The task ▸
Set out the listing word for word. End with the line that contains "set_input_delay 0.32 -clock".

Given information ▸
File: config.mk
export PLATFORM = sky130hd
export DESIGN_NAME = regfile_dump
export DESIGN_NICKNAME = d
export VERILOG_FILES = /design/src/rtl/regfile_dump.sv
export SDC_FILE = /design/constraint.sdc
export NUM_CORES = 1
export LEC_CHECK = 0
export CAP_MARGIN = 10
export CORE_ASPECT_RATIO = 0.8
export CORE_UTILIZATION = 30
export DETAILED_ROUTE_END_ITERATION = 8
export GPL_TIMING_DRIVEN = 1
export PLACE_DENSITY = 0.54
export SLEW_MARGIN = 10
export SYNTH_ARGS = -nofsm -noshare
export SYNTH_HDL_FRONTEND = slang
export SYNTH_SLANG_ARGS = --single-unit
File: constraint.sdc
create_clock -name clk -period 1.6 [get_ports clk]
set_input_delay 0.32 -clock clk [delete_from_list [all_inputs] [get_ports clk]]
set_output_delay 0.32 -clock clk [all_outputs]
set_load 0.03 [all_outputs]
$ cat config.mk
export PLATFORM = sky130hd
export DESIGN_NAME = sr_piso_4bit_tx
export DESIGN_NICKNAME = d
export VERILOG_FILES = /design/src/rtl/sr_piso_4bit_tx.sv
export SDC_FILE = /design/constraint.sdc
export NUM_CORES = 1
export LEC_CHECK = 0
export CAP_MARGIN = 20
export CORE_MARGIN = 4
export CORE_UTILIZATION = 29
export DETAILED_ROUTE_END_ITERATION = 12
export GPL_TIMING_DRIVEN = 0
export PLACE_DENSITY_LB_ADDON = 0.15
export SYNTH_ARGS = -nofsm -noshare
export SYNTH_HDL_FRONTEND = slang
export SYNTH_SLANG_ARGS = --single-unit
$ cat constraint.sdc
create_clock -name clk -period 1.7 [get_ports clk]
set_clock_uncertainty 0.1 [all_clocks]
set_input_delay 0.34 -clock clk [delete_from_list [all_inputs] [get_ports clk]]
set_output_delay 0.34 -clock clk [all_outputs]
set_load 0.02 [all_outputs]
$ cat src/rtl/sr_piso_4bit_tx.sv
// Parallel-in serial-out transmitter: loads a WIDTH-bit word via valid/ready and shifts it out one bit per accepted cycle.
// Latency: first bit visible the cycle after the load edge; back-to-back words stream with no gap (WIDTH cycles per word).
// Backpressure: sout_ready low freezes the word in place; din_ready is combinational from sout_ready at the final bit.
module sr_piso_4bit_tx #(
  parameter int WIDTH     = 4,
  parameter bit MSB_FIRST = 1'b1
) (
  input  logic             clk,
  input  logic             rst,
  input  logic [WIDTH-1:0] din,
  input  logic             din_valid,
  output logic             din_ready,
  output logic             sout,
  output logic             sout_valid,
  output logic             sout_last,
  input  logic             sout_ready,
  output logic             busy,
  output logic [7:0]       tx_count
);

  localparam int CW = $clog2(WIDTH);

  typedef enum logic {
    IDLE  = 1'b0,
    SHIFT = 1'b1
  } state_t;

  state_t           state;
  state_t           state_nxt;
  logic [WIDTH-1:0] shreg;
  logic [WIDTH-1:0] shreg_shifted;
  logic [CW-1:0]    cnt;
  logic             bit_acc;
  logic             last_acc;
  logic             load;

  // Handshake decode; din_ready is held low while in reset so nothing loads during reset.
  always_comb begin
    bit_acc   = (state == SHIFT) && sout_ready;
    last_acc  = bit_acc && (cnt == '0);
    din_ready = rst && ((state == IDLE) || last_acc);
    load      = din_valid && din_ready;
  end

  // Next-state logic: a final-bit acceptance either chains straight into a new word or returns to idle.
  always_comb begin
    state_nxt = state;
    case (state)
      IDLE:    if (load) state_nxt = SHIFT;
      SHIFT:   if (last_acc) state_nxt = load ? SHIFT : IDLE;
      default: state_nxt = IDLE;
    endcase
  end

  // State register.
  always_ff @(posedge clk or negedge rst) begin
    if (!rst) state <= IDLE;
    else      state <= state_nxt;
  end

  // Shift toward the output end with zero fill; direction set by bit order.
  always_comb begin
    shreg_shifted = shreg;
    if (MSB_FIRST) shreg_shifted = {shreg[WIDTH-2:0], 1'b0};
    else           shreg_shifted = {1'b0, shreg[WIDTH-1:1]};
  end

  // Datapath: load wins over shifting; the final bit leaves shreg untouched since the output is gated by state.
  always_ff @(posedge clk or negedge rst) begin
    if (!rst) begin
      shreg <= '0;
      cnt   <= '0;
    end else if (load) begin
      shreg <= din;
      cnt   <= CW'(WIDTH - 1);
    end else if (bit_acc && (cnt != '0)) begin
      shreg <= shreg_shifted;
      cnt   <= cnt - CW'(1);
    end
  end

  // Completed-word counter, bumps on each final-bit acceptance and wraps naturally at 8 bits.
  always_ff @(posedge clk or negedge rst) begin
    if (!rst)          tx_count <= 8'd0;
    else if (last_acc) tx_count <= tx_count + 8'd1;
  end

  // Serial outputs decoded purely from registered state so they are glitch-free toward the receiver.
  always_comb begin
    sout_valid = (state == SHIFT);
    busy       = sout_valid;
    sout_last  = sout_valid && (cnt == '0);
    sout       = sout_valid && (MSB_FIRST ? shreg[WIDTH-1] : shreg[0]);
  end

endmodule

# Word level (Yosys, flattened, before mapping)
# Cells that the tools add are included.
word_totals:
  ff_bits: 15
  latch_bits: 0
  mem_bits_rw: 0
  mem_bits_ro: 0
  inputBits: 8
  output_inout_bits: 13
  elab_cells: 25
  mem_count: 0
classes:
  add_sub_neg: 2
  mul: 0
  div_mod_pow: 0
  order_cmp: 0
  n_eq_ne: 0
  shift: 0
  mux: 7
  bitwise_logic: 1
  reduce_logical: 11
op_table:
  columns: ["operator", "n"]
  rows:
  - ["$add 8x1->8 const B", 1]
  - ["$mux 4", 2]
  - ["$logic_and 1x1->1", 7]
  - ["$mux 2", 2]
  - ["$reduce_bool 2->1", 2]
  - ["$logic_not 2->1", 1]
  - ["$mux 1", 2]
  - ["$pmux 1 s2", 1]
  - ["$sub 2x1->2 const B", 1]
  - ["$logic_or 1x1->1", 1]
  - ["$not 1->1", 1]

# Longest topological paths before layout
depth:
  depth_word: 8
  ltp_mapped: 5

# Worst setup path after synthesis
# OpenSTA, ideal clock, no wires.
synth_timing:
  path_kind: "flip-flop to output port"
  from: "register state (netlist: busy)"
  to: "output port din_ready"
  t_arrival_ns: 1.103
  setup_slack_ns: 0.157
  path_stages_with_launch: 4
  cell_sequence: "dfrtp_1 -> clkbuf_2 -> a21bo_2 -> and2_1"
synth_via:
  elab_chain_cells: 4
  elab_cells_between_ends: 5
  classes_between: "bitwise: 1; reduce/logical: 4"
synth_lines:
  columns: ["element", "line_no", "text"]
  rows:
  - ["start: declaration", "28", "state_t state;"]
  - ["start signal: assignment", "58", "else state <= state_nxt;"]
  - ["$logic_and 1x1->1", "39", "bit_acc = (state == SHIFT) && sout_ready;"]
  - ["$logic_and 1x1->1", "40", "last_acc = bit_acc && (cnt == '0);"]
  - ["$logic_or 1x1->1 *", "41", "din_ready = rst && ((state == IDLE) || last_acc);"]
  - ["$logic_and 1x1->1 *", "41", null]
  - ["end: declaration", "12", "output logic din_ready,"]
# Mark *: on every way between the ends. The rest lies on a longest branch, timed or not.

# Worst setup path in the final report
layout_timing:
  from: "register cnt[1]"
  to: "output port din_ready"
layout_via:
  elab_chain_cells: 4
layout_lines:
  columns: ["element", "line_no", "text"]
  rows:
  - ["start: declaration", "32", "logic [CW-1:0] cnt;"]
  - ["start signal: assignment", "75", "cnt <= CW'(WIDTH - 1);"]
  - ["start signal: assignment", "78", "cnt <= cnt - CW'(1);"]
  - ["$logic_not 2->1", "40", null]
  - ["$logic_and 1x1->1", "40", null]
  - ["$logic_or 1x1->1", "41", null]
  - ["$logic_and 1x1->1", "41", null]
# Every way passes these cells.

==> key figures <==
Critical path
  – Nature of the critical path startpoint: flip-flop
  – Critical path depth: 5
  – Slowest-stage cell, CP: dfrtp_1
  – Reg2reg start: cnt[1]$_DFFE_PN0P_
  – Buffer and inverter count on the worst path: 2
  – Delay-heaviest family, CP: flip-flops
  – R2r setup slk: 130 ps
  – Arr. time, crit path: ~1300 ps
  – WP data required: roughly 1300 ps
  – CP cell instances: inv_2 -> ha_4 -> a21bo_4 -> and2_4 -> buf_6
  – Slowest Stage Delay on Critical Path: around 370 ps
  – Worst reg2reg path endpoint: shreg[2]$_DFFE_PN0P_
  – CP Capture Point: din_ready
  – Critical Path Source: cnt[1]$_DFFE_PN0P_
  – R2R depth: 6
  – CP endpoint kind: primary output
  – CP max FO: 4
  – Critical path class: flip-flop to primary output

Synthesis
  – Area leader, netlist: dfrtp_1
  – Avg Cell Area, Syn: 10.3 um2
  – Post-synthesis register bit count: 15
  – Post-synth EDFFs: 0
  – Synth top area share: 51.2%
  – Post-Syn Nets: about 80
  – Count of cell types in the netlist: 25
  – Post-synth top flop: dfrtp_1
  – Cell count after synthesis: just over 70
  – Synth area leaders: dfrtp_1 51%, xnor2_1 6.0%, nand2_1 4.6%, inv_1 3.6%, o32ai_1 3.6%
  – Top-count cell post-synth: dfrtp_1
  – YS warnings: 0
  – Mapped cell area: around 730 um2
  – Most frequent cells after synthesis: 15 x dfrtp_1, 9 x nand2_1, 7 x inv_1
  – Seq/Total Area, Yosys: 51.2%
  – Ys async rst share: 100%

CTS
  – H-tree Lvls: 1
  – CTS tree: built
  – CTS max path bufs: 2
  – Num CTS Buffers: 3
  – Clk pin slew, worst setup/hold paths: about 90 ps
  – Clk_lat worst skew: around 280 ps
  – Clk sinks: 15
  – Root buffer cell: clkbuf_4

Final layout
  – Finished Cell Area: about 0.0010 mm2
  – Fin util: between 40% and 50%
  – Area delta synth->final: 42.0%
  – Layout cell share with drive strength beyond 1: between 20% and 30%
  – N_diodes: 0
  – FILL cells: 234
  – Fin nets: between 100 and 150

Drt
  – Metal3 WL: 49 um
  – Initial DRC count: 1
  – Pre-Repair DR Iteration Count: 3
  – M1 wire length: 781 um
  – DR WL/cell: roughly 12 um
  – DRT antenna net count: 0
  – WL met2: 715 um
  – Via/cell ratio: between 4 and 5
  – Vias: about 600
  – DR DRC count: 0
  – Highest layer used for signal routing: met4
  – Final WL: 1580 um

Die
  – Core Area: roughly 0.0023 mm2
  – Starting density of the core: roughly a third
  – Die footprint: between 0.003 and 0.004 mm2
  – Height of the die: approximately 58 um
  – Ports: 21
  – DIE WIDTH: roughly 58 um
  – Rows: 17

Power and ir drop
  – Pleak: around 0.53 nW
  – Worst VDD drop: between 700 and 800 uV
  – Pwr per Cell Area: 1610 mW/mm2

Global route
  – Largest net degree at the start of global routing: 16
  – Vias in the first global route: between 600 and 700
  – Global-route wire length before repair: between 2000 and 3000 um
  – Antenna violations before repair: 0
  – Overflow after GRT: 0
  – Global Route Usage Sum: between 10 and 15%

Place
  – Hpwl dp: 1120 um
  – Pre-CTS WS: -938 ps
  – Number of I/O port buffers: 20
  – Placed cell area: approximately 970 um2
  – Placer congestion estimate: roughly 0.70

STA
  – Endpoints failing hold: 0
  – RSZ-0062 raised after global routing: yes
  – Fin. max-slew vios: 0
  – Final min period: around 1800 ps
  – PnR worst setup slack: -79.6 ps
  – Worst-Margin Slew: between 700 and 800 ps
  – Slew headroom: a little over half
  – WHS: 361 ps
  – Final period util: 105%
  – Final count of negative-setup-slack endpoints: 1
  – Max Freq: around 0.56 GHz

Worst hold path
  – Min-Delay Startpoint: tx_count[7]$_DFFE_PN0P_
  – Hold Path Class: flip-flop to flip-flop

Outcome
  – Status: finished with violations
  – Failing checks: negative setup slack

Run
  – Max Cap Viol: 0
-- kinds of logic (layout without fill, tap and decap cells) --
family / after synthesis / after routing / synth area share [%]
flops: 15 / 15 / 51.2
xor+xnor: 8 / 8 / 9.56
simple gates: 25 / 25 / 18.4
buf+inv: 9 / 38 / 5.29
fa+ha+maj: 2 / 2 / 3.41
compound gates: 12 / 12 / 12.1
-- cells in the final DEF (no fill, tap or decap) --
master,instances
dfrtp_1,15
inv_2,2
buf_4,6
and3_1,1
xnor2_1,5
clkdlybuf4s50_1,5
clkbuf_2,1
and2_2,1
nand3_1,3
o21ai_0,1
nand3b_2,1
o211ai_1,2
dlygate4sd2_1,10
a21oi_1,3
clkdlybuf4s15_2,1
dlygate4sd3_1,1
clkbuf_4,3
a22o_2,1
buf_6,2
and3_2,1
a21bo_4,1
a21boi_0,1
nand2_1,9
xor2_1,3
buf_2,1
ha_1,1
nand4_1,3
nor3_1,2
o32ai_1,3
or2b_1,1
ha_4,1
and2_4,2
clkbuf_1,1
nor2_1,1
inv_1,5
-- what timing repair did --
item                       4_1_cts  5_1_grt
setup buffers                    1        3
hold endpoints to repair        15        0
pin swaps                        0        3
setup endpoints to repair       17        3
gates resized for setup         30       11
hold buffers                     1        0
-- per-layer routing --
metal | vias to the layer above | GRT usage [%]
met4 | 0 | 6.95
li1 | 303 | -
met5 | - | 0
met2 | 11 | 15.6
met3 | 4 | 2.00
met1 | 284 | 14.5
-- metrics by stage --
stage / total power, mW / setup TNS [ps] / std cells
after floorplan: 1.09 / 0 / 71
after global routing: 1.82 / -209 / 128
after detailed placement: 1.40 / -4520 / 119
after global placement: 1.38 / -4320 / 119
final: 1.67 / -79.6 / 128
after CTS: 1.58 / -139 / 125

Result ▸
File: config.mk
export PLATFORM = sky130hd
export DESIGN_NAME = regfile_dump
export DESIGN_NICKNAME = d
export VERILOG_FILES = /design/src/rtl/regfile_dump.sv
export SDC_FILE = /design/constraint.sdc
export NUM_CORES = 1
export LEC_CHECK = 0
export CAP_MARGIN = 10
export CORE_ASPECT_RATIO = 0.8
export CORE_UTILIZATION = 30
export DETAILED_ROUTE_END_ITERATION = 8
export GPL_TIMING_DRIVEN = 1
export PLACE_DENSITY = 0.54
export SLEW_MARGIN = 10
export SYNTH_ARGS = -nofsm -noshare
export SYNTH_HDL_FRONTEND = slang
export SYNTH_SLANG_ARGS = --single-unit
File: constraint.sdc
create_clock -name clk -period 1.6 [get_ports clk]
set_input_delay 0.32 -clock clk [delete_from_list [all_inputs] [get_ports clk]]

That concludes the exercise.